Jesus Christ is not against human beings seeking honor and recognition. He is against humans seeking honor and recognition apart from and outside of God.
Jesus actually thinks our desires are too weak, short-sighted, or corrupted. We settle for less.
But there is good news!
Jesus during his ministry on earth went around proclaiming the good news of the Kingdom of God: that God is asserting reign of the world he made —that had gone off the rails from his original intent—in a new, decisive, and redemptive way through Jesus the Messiah.
“The time has come,” he said. “The kingdom of God has come near. Repent and believe the good news!”
Mark 1:15
God became human in Jesus of Nazareth to free us from the reign of sin and death through his life, death, and resurrection. He came to liberate us from the false promises of performative spirituality.
True Devotion and the Kingdom of God
Jesus, as part of his testimony to the coming Kingdom, embodies what authentic devotion to God— “true religion” — looks like.
Jesus’ commitment and love for the Father often meant withdrawing from the crowds to pray:
Great crowds gathered to hear him and to be healed of their infirmities. But he would withdraw to desolate places to pray. Luke 5:15–16
Very early in the morning, while it was still dark, Jesus got up, left the house and went off to a solitary place, where he prayed. Mark 1:35
Jesus did much of his ministry in small towns and villages that were full of the poor and marginalized, the socially and economically powerless. He did go to the renowned Jerusalem later in his life but he really spent so much of his time in “forgettable” places.
After this, Jesus traveled about from one town and village to another, proclaiming the good news of the kingdom of God. Luke 8:1-3
Jesus went through all the towns and villages, teaching in their synagogues, proclaiming the good news of the kingdom and healing every disease and sickness. Matthew 9:35
And wherever he came, in villages, cities, or countryside, they laid the sick in the marketplaces and implored him that they might touch even the fringe of his garment. And as many as touched it were made well. Mark 6:56
Jesus’ fasting and first conflict against the devil did not take place in the midst of adoring crowds, but rather in a desolate wilderness.
Then Jesus was led by the Spirit into the wilderness to be tempted by the devil. After fasting forty days and forty nights, he was hungry. Matthew 4:1-2
Jesus greatest’ gift to the poor—spiritually and physically— was his own life. He was not only devoted to the will of the Father in life, but even in his death on the Cross for our rescue.

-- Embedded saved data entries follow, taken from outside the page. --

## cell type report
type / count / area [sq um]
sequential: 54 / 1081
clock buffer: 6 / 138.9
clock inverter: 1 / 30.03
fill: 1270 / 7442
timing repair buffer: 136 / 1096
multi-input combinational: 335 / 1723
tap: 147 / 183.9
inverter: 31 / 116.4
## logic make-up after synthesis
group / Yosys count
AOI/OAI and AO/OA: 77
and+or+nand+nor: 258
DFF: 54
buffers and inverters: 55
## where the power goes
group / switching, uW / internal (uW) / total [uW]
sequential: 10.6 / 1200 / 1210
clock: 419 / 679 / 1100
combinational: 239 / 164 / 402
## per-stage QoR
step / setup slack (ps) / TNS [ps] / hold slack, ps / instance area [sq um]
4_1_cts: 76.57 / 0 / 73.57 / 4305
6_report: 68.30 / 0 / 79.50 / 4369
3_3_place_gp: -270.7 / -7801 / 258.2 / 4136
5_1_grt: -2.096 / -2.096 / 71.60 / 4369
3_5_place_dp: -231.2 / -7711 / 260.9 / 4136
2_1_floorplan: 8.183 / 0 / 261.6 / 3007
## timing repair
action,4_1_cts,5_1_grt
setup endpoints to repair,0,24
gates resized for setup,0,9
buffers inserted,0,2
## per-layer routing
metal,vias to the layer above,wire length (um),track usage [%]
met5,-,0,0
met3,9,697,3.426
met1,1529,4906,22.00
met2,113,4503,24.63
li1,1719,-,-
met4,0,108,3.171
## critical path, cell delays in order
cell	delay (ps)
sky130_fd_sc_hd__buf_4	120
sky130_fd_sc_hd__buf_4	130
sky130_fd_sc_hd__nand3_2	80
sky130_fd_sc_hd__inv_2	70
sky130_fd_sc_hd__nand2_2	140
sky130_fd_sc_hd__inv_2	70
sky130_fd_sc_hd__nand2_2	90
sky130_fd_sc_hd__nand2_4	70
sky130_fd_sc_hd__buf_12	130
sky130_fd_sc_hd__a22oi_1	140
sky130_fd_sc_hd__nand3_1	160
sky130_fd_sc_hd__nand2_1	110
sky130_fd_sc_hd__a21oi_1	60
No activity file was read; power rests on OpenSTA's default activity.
==> src/hdl/rv_pkg.sv <==
// shared widths, select encodings and control bundles, imported by every RTL module of the core
`default_nettype none

package rv_pkg;

    localparam int XLEN  = 32;
    localparam int NREGS = 32;

    typedef logic [XLEN-1:0] word_t;
    typedef logic [4:0]      reg_idx_t;
    typedef logic [3:0]      be_t;

    // address the core starts from after reset
    localparam word_t RESET_PC = '0;

    // encoded as funct3 so the decoder can cast directly
    typedef enum logic [2:0] {
        ALU_ADD  = 3'b000,
        ALU_SLL  = 3'b001,
        ALU_SLT  = 3'b010,
        ALU_SLTU = 3'b011,
        ALU_XOR  = 3'b100,
        ALU_SRL  = 3'b101,
        ALU_OR   = 3'b110,
        ALU_AND  = 3'b111
    } alu_op_t;

    // low two bits of funct3 under the M extension, division left out
    typedef enum logic [1:0] {
        MUL_MUL    = 2'b00,
        MUL_MULH   = 2'b01,
        MUL_MULHSU = 2'b10,
        MUL_MULHU  = 2'b11
    } mul_op_t;

    // funct3 of the branch opcode, 010 and 011 are reserved
    typedef enum logic [2:0] {
        BR_BEQ  = 3'b000,
        BR_BNE  = 3'b001,
        BR_BLT  = 3'b100,
        BR_BGE  = 3'b101,
        BR_BLTU = 3'b110,
        BR_BGEU = 3'b111
    } branch_op_t;

    typedef enum logic [1:0] {A_ZERO, A_RS1, A_IMM} alu_a_sel_t;

    typedef enum logic [1:0] {B_RS2, B_IMM, B_PC} alu_b_sel_t;

    typedef enum logic [1:0] {WB_ALU, WB_MUL, WB_MEM, WB_PC_PLUS_4} wb_sel_t;

    // matches funct3[1:0] of loads and stores
    typedef enum logic [1:0] {MEM_BYTE, MEM_HALF, MEM_WORD} mem_width_t;

    typedef struct packed {
        alu_a_sel_t alu_a_sel;
        alu_b_sel_t alu_b_sel;
        alu_op_t    alu_op;
        logic       sub_arith;
        mul_op_t    mul_op;
        logic       branch_instr;
        logic       branch_always;
        branch_op_t branch_op;
        logic       dmem_we;
        logic       dmem_re;
        logic       dmem_sign_extend;
        mem_width_t dmem_width;
        wb_sel_t    wb_sel;
        logic       wb_we;
    } ctrl_t;

    typedef struct packed {
        word_t addr;
        word_t wdata;
        be_t   be;
        logic  we;
    } dmem_req_t;

    typedef struct packed {
        logic     we;
        reg_idx_t rd;
        word_t    data;
    } wb_t;

endpackage

`default_nettype wire

==> src/hdl/load_store_unit.sv <==
// store lane placement and load lane extraction between the core and data memory
`timescale 1ns/1ps
`default_nettype none

module load_store_unit (
    input  rv_pkg::ctrl_t     ctrl,
    input  rv_pkg::word_t     addr,
    input  rv_pkg::word_t     rs2_data,
    input  rv_pkg::word_t     dmem_rdata,
    output rv_pkg::dmem_req_t dmem_req,
    output rv_pkg::word_t     load_data
);
    import rv_pkg::*;

    logic [1:0] offset;
    be_t        be;
    word_t      wdata;
    word_t      lane;
    logic       misaligned;

    assign offset = addr[1:0];

    // replicate store data so every lane sees it, byte enables pick the right one
    always_comb begin
        case (ctrl.dmem_width)
            MEM_BYTE: begin
                be    = be_t'(4'b0001 << offset);
                wdata = {4{rs2_data[7:0]}};
            end
            MEM_HALF: begin
                be    = offset[1] ? 4'b1100 : 4'b0011;
                wdata = {2{rs2_data[15:0]}};
            end
            default: begin
                be    = 4'b1111;
                wdata = rs2_data;
            end
        endcase
    end

    assign dmem_req = '{addr: addr, wdata: wdata, be: be, we: ctrl.dmem_we};

    // addressed lane moved down to bit 0
    assign lane = dmem_rdata >> {offset, 3'b000};

    always_comb begin
        case (ctrl.dmem_width)
            MEM_BYTE: load_data = {{(XLEN-8){ctrl.dmem_sign_extend & lane[7]}}, lane[7:0]};
            MEM_HALF: load_data = {{(XLEN-16){ctrl.dmem_sign_extend & lane[15]}}, lane[15:0]};
            default:  load_data = dmem_rdata;
        endcase
    end

    assign misaligned = ((ctrl.dmem_width == MEM_HALF) && offset[0]) ||
                        ((ctrl.dmem_width == MEM_WORD) && (offset != 2'b00));

    assert final ($isunknown(ctrl) || !((ctrl.dmem_re || ctrl.dmem_we) && misaligned))
        else $error("load_store_unit: misaligned access at %h", addr);

endmodule

`default_nettype wire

Jesus Christ crucified on the Cross —the greatest act of devotion to God ever known— was not accompanied with the praise and applause of onlooking people but rather mocking, scorn, insult, and public shame.
Performative spirituality could not save us, but true devotion did!

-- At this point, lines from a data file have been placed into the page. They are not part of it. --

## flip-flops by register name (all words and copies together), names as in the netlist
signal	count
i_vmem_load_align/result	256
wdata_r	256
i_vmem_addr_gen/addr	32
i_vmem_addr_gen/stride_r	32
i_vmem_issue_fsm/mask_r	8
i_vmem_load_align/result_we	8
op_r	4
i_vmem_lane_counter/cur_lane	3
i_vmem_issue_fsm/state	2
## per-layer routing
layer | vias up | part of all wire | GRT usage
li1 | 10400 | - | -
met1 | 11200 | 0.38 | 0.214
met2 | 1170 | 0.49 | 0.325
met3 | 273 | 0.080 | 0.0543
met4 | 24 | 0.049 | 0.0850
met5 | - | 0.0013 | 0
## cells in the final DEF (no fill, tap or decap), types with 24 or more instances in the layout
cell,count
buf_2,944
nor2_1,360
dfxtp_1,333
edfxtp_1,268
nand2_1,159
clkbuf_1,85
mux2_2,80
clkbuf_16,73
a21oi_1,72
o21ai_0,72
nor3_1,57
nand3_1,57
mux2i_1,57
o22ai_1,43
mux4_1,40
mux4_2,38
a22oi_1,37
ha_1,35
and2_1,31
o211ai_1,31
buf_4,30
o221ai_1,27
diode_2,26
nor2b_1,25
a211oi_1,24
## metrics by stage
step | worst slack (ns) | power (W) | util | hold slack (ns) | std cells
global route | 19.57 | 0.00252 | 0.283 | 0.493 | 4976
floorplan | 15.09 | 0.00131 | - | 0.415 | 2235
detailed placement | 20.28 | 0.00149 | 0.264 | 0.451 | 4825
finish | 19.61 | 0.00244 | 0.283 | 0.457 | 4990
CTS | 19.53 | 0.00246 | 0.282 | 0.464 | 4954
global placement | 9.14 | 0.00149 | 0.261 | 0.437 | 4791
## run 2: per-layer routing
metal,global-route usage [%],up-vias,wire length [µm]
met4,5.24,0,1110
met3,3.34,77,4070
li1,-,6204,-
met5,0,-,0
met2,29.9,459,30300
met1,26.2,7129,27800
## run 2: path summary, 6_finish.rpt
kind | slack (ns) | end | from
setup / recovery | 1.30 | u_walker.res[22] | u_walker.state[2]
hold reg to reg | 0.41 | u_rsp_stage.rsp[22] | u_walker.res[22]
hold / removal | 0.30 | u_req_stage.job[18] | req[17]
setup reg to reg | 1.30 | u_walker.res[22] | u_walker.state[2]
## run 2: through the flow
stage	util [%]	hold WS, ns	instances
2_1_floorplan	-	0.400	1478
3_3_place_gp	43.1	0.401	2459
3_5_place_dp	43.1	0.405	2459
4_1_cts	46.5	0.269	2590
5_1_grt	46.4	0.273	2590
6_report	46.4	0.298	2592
===== src/common/core_pkg.sv =====
/* Shared definitions for the accumulator execution core
   Data widths, kept opcodes, decode fields, ALU control and status types */
package core_pkg;

        typedef logic [7:0] byte_t;
        typedef logic [4:0] op_group_t;
        typedef logic [2:0] addr_mode_t;

        // Kept opcodes, immediate or implied only
        localparam byte_t OPC_ORA_IMM = 8'h09;
        localparam byte_t OPC_AND_IMM = 8'h29;
        localparam byte_t OPC_EOR_IMM = 8'h49;
        localparam byte_t OPC_ADC_IMM = 8'h69;
        localparam byte_t OPC_SBC_IMM = 8'hE9;
        localparam byte_t OPC_CMP_IMM = 8'hC9;
        localparam byte_t OPC_LDA_IMM = 8'hA9;
        localparam byte_t OPC_LDX_IMM = 8'hA2;
        localparam byte_t OPC_LDY_IMM = 8'hA0;
        localparam byte_t OPC_CPX_IMM = 8'hE0;
        localparam byte_t OPC_CPY_IMM = 8'hC0;
        localparam byte_t OPC_INX     = 8'hE8;
        localparam byte_t OPC_INY     = 8'hC8;
        localparam byte_t OPC_DEX     = 8'hCA;
        localparam byte_t OPC_DEY     = 8'h88;

        // Operation group is {opcode[7:5], opcode[1:0]}
        localparam op_group_t GROUP_ORA = 5'b000_01;
        localparam op_group_t GROUP_AND = 5'b001_01;
        localparam op_group_t GROUP_EOR = 5'b010_01;
        localparam op_group_t GROUP_ADC = 5'b011_01;
        localparam op_group_t GROUP_LDA = 5'b101_01;
        localparam op_group_t GROUP_CMP = 5'b110_01;
        localparam op_group_t GROUP_SBC = 5'b111_01;
        localparam op_group_t GROUP_LDY = 5'b101_00;
        localparam op_group_t GROUP_LDX = 5'b101_10;
        // INY and INX share these groups with the compares
        localparam op_group_t GROUP_CPY = 5'b110_00;
        localparam op_group_t GROUP_CPX = 5'b111_00;
        localparam op_group_t GROUP_DEX = 5'b110_10;
        localparam op_group_t GROUP_DEY = 5'b100_00;

        // Addressing mode is opcode[4:2]
        localparam addr_mode_t AM_IMM_GROUP0 = 3'b000;
        localparam addr_mode_t AM_IMM_GROUP1 = 3'b010;
        localparam addr_mode_t AM_IMPLIED    = 3'b010;

        typedef enum logic [2:0] {OP_OR, OP_AND, OP_XOR, OP_SUM, OP_PASS_B} alu_op_e;

        typedef enum logic [2:0] {SRC_A, SRC_X, SRC_Y, SRC_IMM, SRC_ZERO, SRC_FF} src_e;

        typedef enum logic [1:0] {CIN_ZERO, CIN_ONE, CIN_FLAG} carry_sel_e;

        typedef enum logic [1:0] {DEST_NONE, DEST_A, DEST_X, DEST_Y} dest_e;

        typedef enum logic [1:0] {ST_IDLE, ST_EXECUTE, ST_WRITEBACK} ctrl_state_e;

        typedef struct packed {
                logic upd_nz;
                logic upd_c;
                logic upd_v;
        } flag_update_t;

        typedef struct packed {
                alu_op_e    op;
                src_e       src_a;
                src_e       src_b;
                logic       invert_b;
                carry_sel_e carry_sel;
                byte_t      imm;
        } alu_ctrl_t;

        typedef struct packed {
                byte_t value;
                logic  carry;
                logic  overflow;
        } alu_result_t;

        typedef struct packed {
                logic n;
                logic v;
                logic z;
                logic c;
        } status_t;

endpackage
**src/replayQueue_macros.svh**
```systemverilog
// Sizing constants for the scheduler replay queue.
// Include this header wherever a depth, width or limit of the queue is needed.

`ifndef REPLAY_QUEUE_MACROS_SVH
`define REPLAY_QUEUE_MACROS_SVH

// Queue depth and pointer width
`define RQ_ENTRY_NUM 16
`define RQ_INDEX_WIDTH 4

// Records that may still arrive after the stall is raised.
// The almost-full threshold leaves room for them.
`define RQ_MEM_LATENCY 3

// Saturation limit of the record and release interval counters
`define RQ_MAX_INTERVAL 7
`define RQ_INTERVAL_WIDTH 3

// Age tag width of the active list
`define RQ_ACTIVE_LIST_WIDTH 6

// MSHR entries seen by the queue
`define RQ_MSHR_NUM 4

// Opaque op data carried through the queue
`define RQ_PAYLOAD_WIDTH 16

`endif

```
**src/ReplayPkg.sv**
```systemverilog
// Vector types of the replay queue, shared by the RTL and the testbench.
// Refer to them as ReplayPkg::name.

`include "replayQueue_macros.svh"

package ReplayPkg;

    // Queue pointer and occupancy; occupancy needs one bit more to hold a full queue
    typedef logic [`RQ_INDEX_WIDTH-1:0] RqIndex;
    typedef logic [`RQ_INDEX_WIDTH:0] RqCount;

    // Cycles between two records, or between two releases
    typedef logic [`RQ_INTERVAL_WIDTH-1:0] RqInterval;

    // Age tag of an op in the active list
    typedef logic [`RQ_ACTIVE_LIST_WIDTH-1:0] ActiveListPtr;

    typedef logic [$clog2(`RQ_MSHR_NUM)-1:0] MshrId;

    typedef logic [`RQ_PAYLOAD_WIDTH-1:0] OpPayload;

    // One record word: both issue lanes plus the spacing before it
    typedef struct packed {
        logic intValid;
        ActiveListPtr intTag;
        OpPayload intPayload;
        logic memValid;
        ActiveListPtr memTag;
        logic memIsLoad;
        logic memHasMshr;
        MshrId memMshrId;
        OpPayload memPayload;
        RqInterval interval;
    } RqEntry;

endpackage

```
**src/FlushRangeTracker.sv**
```systemverilog
// Flush range tracking for the replay queue.
// Marks head ops that fall in the latched or the incoming recovery range.

`timescale 1ns/100ps

module FlushRangeTracker (
    input logic clk,
    input logic rst,
    input logic toRecovery,
    input logic flushAll,
    input ReplayPkg::ActiveListPtr flushHead,
    input ReplayPkg::ActiveListPtr flushTail,
    input ReplayPkg::RqCount occupancy,
    input logic replayNow,
    input ReplayPkg::ActiveListPtr intHeadTag,
    input ReplayPkg::ActiveListPtr memHeadTag,
    output logic flushIntHead,
    output logic flushMemHead,
    output logic flushedOpExist
);

    ReplayPkg::RqCount pendingCount;
    ReplayPkg::ActiveListPtr rangeHead;
    ReplayPkg::ActiveListPtr rangeTail;
    logic rangeAll;
    logic rangeActive;

    // Circular span from head inclusive to tail exclusive
    function automatic logic inRange(
        input logic enable,
        input ReplayPkg::ActiveListPtr head,
        input ReplayPkg::ActiveListPtr tail,
        input logic all,
        input ReplayPkg::ActiveListPtr tag
    );
        logic inSpan;
        if (head <= tail) begin
            inSpan = (tag >= head) && (tag < tail);
        end else begin
            inSpan = (tag >= head) || (tag < tail);
        end
        return enable && (all || inSpan);
    endfunction

    assign rangeActive = (pendingCount != '0);
    assign flushedOpExist = rangeActive;

    // The range takes a cycle to latch, so the incoming one is checked as well
    assign flushIntHead = inRange(rangeActive, rangeHead, rangeTail, rangeAll, intHeadTag) ||
                          inRange(toRecovery, flushHead, flushTail, flushAll, intHeadTag);
    assign flushMemHead = inRange(rangeActive, rangeHead, rangeTail, rangeAll, memHeadTag) ||
                          inRange(toRecovery, flushHead, flushTail, flushAll, memHeadTag);

    always_ff @(posedge clk) begin
        if (toRecovery) begin
            rangeHead <= flushHead;
            rangeTail <= flushTail;
            rangeAll <= flushAll;
        end
    end

    // Every entry present at recovery may hold a flushed op until it replays
    always_ff @(posedge clk) begin
        if (rst) begin
            pendingCount <= '0;
        end else if (toRecovery) begin
            pendingCount <= occupancy;
        end else if (rangeActive && replayNow) begin
            pendingCount <= pendingCount - ReplayPkg::RqCount'(1);
        end
    end

endmodule

```
**src/ReplayQueue.sv**
```systemverilog
// Top level of the scheduler replay queue.
// Records issued int and mem ops, replays them with the same spacing,
// drops flushed ops and stalls the upper stages.

`timescale 1ns/100ps

`include "replayQueue_macros.svh"

module ReplayQueue (
    input logic clk,
    input logic rst,
    input logic intRecordValid,
    input ReplayPkg::ActiveListPtr intRecordTag,
    input ReplayPkg::OpPayload intRecordPayload,
    input logic memRecordValid,
    input ReplayPkg::ActiveListPtr memRecordTag,
    input logic memRecordIsLoad,
    input logic memRecordHasMshr,
    input ReplayPkg::MshrId memRecordMshrId,
    input ReplayPkg::OpPayload memRecordPayload,
    input logic [`RQ_MSHR_NUM-1:0] mshrValid,
    input logic [`RQ_MSHR_NUM-1:0] mshrReady,
    input logic toRecovery,
    input ReplayPkg::ActiveListPtr flushHead,
    input ReplayPkg::ActiveListPtr flushTail,
    input logic flushAll,
    output logic intReplayValid,
    output ReplayPkg::ActiveListPtr intReplayTag,
    output ReplayPkg::OpPayload intReplayPayload,
    output logic memReplayValid,
    output ReplayPkg::ActiveListPtr memReplayTag,
    output logic memReplayIsLoad,
    output ReplayPkg::OpPayload memReplayPayload,
    output logic replay,
    output logic stall,
    output logic flushedOpExist
);

    ReplayPkg::RqEntry recordEntry;
    ReplayPkg::RqEntry headEntry;
    ReplayPkg::RqCount occupancy;
    logic push;
    logic pop;
    logic empty;
    logic full;
    logic almostFull;
    logic anyValidStored;
    logic flushIntHead;
    logic flushMemHead;

    ReplayRecorder recorder_i (
        .clk(clk),
        .rst(rst),
        .intRecordValid(intRecordValid),
        .intRecordTag(intRecordTag),
        .intRecordPayload(intRecordPayload),
        .memRecordValid(memRecordValid),
        .memRecordTag(memRecordTag),
        .memRecordIsLoad(memRecordIsLoad),
        .memRecordHasMshr(memRecordHasMshr),
        .memRecordMshrId(memRecordMshrId),
        .memRecordPayload(memRecordPayload),
        .full(full),
        .anyValidStored(anyValidStored),
        .recordEntry(recordEntry),
        .push(push)
    );

    ReplayStorage storage_i (
        .clk(clk),
        .rst(rst),
        .push(push),
        .pop(pop),
        .recordEntry(recordEntry),
        .headEntry(headEntry),
        .empty(empty),
        .full(full),
        .almostFull(almostFull),
        .anyValidStored(anyValidStored),
        .occupancy(occupancy)
    );

    FlushRangeTracker flushTracker_i (
        .clk(clk),
        .rst(rst),
        .toRecovery(toRecovery),
        .flushAll(flushAll),
        .flushHead(flushHead),
        .flushTail(flushTail),
        .occupancy(occupancy),
        .replayNow(replay),
        .intHeadTag(headEntry.intTag),
        .memHeadTag(headEntry.memTag),
        .flushIntHead(flushIntHead),
        .flushMemHead(flushMemHead),
        .flushedOpExist(flushedOpExist)
    );

    // The registered replay bit is the replay output itself
    ReplayReleaser releaser_i (
        .clk(clk),
        .rst(rst),
        .headEntry(headEntry),
        .empty(empty),
        .flushIntHead(flushIntHead),
        .flushMemHead(flushMemHead),
        .almostFull(almostFull),
        .mshrValid(mshrValid),
        .mshrReady(mshrReady),
        .pop(pop),
        .replayNow(replay),
        .stall(stall),
        .intReplayValid(intReplayValid),
        .intReplayTag(intReplayTag),
        .intReplayPayload(intReplayPayload),
        .memReplayValid(memReplayValid),
        .memReplayTag(memReplayTag),
        .memReplayIsLoad(memReplayIsLoad),
        .memReplayPayload(memReplayPayload)
    );

endmodule

```
**src/ReplayRecorder.sv**
```systemverilog
// Input side of the replay queue.
// Packs the issued ops of both lanes with the record interval and decides the push.

`timescale 1ns/100ps

`include "replayQueue_macros.svh"

module ReplayRecorder (
    input logic clk,
    input logic rst,
    input logic intRecordValid,
    input ReplayPkg::ActiveListPtr intRecordTag,
    input ReplayPkg::OpPayload intRecordPayload,
    input logic memRecordValid,
    input ReplayPkg::ActiveListPtr memRecordTag,
    input logic memRecordIsLoad,
    input logic memRecordHasMshr,
    input ReplayPkg::MshrId memRecordMshrId,
    input ReplayPkg::OpPayload memRecordPayload,
    input logic full,
    input logic anyValidStored,
    output ReplayPkg::RqEntry recordEntry,
    output logic push
);

    ReplayPkg::RqInterval recordInterval;
    logic recordValid;

    assign recordValid = intRecordValid | memRecordValid;

    // Once a valid op is stored every cycle is pushed, bubbles included,
    // so the spacing between stored ops survives
    assign push = !rst && !full && (recordValid || anyValidStored);

    always_comb begin
        recordEntry.intValid = intRecordValid;
        recordEntry.intTag = intRecordTag;
        recordEntry.intPayload = intRecordPayload;
        recordEntry.memValid = memRecordValid;
        recordEntry.memTag = memRecordTag;
        recordEntry.memIsLoad = memRecordIsLoad;
        recordEntry.memHasMshr = memRecordHasMshr;
        recordEntry.memMshrId = memRecordMshrId;
        recordEntry.memPayload = memRecordPayload;
        recordEntry.interval = recordInterval;
    end

    // Cycles since the last push, saturating
    always_ff @(posedge clk) begin
        if (rst) begin
            recordInterval <= '0;
        end else if (push) begin
            recordInterval <= '0;
        end else if (recordInterval < ReplayPkg::RqInterval'(`RQ_MAX_INTERVAL)) begin
            recordInterval <= recordInterval + ReplayPkg::RqInterval'(1);
        end
    end

endmodule

```
**src/ReplayReleaser.sv**
```systemverilog
// Output side of the replay queue.
// Paces pops by the stored interval, holds loads waiting on their MSHR,
// and registers the replayed ops for one cycle.

`timescale 1ns/100ps

`include "replayQueue_macros.svh"

module ReplayReleaser (
    input logic clk,
    input logic rst,
    input ReplayPkg::RqEntry headEntry,
    input logic empty,
    input logic flushIntHead,
    input logic flushMemHead,
    input logic almostFull,
    input logic [`RQ_MSHR_NUM-1:0] mshrValid,
    input logic [`RQ_MSHR_NUM-1:0] mshrReady,
    output logic pop,
    output logic replayNow,
    output logic stall,
    output logic intReplayValid,
    output ReplayPkg::ActiveListPtr intReplayTag,
    output ReplayPkg::OpPayload intReplayPayload,
    output logic memReplayValid,
    output ReplayPkg::ActiveListPtr memReplayTag,
    output logic memReplayIsLoad,
    output ReplayPkg::OpPayload memReplayPayload
);

    ReplayPkg::RqInterval releaseInterval;
    logic headValid;
    logic mshrWait;

    assign headValid = headEntry.intValid || headEntry.memValid;

    // Live load whose miss data has not arrived yet.
    // A flushed load never waits, its MSHR may already be gone
    assign mshrWait = headEntry.memValid && !flushMemHead &&
                      headEntry.memIsLoad && headEntry.memHasMshr &&
                      mshrValid[headEntry.memMshrId] && !mshrReady[headEntry.memMshrId];

    assign pop = !empty && (releaseInterval >= headEntry.interval) && !mshrWait;

    assign stall = replayNow || almostFull;

    // Cycles since the last pop, saturating
    always_ff @(posedge clk) begin
        if (rst) begin
            releaseInterval <= '0;
        end else if (pop) begin
            releaseInterval <= '0;
        end else if (releaseInterval < ReplayPkg::RqInterval'(`RQ_MAX_INTERVAL)) begin
            releaseInterval <= releaseInterval + ReplayPkg::RqInterval'(1);
        end
    end

    always_ff @(posedge clk) begin
        if (rst) begin
            intReplayValid <= 1'b0;
            memReplayValid <= 1'b0;
            replayNow <= 1'b0;
        end else begin
            intReplayValid <= pop && headEntry.intValid && !flushIntHead;
            memReplayValid <= pop && headEntry.memValid && !flushMemHead;
            // Flushed ops still count as a replay cycle
            replayNow <= pop && headValid;
        end
    end

    // Op fields only matter when the matching valid is set
    always_ff @(posedge clk) begin
        intReplayTag <= headEntry.intTag;
        intReplayPayload <= headEntry.intPayload;
        memReplayTag <= headEntry.memTag;
        memReplayIsLoad <= headEntry.memIsLoad;
        memReplayPayload <= headEntry.memPayload;
    end

endmodule

```
**src/ReplayStorage.sv**
```systemverilog
// Circular entry store of the replay queue.
// Written at the tail on push, read combinationally at the head, freed on pop.

`timescale 1ns/100ps

`include "replayQueue_macros.svh"

module ReplayStorage (
    input logic clk,
    input logic rst,
    input logic push,
    input logic pop,
    input ReplayPkg::RqEntry recordEntry,
    output ReplayPkg::RqEntry headEntry,
    output logic empty,
    output logic full,
    output logic almostFull,
    output logic anyValidStored,
    output ReplayPkg::RqCount occupancy
);

    localparam ReplayPkg::RqCount AlmostFullLevel =
        ReplayPkg::RqCount'(`RQ_ENTRY_NUM - `RQ_MEM_LATENCY);

    ReplayPkg::RqEntry entries [`RQ_ENTRY_NUM];
    ReplayPkg::RqIndex headPtr;
    ReplayPkg::RqIndex tailPtr;
    ReplayPkg::RqCount validCount;
    logic pushValid;
    logic popValid;

    assign headEntry = entries[headPtr];

    // Entries that hold at least one op, as opposed to bubbles
    assign pushValid = push && (recordEntry.intValid || recordEntry.memValid);
    assign popValid = pop && (headEntry.intValid || headEntry.memValid);

    assign empty = (occupancy == '0);
    assign full = (occupancy == ReplayPkg::RqCount'(`RQ_ENTRY_NUM));
    assign almostFull = (occupancy >= AlmostFullLevel);
    assign anyValidStored = (validCount != '0);

    always_ff @(posedge clk) begin
        if (push) begin
            entries[tailPtr] <= recordEntry;
        end
    end

    always_ff @(posedge clk) begin
        if (rst) begin
            headPtr <= '0;
            tailPtr <= '0;
            occupancy <= '0;
            validCount <= '0;
        end else begin
            // Pointers wrap on their own since the depth is a power of two
            if (push) begin
                tailPtr <= tailPtr + ReplayPkg::RqIndex'(1);
            end
            if (pop) begin
                headPtr <= headPtr + ReplayPkg::RqIndex'(1);
            end

            case ({push, pop})
                2'b10: occupancy <= occupancy + ReplayPkg::RqCount'(1);
                2'b01: occupancy <= occupancy - ReplayPkg::RqCount'(1);
                default: occupancy <= occupancy;
            endcase

            case ({pushValid, popValid})
                2'b10: validCount <= validCount + ReplayPkg::RqCount'(1);
                2'b01: validCount <= validCount - ReplayPkg::RqCount'(1);
                default: validCount <= validCount;
            endcase
        end
    end

endmodule

```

But the story does not end there!
Jesus rises from the dead and reveals to his disciples that
All authority in heaven and on earth has been given to me. Therefore go and make disciples of all nations, baptizing them in the name of the Father and of the Son and of the Holy Spirit, and teaching them to obey everything I have commanded you. And surely I am with you always, to the very end of the age.
Matthew 28:18-20
Jesus is on a mission to free all human beings everywhere from captivity and bondage to the lie that our own self-exaltation is the greatest reward.
Exit, Stage Right..
Jesus wants us to walk off the stage of performative spirituality and move towards a better place— the sacred altar of devotion that has God as the highest aspiration.
From the stage to the altar.
Then I will go to the altar of God, to God, my greatest joy. I will praise You with the harp, O God, my God.
Psalm 43:4
It is there that we find true joy, true fulfillment, and yes— the honor we had been seeking all along!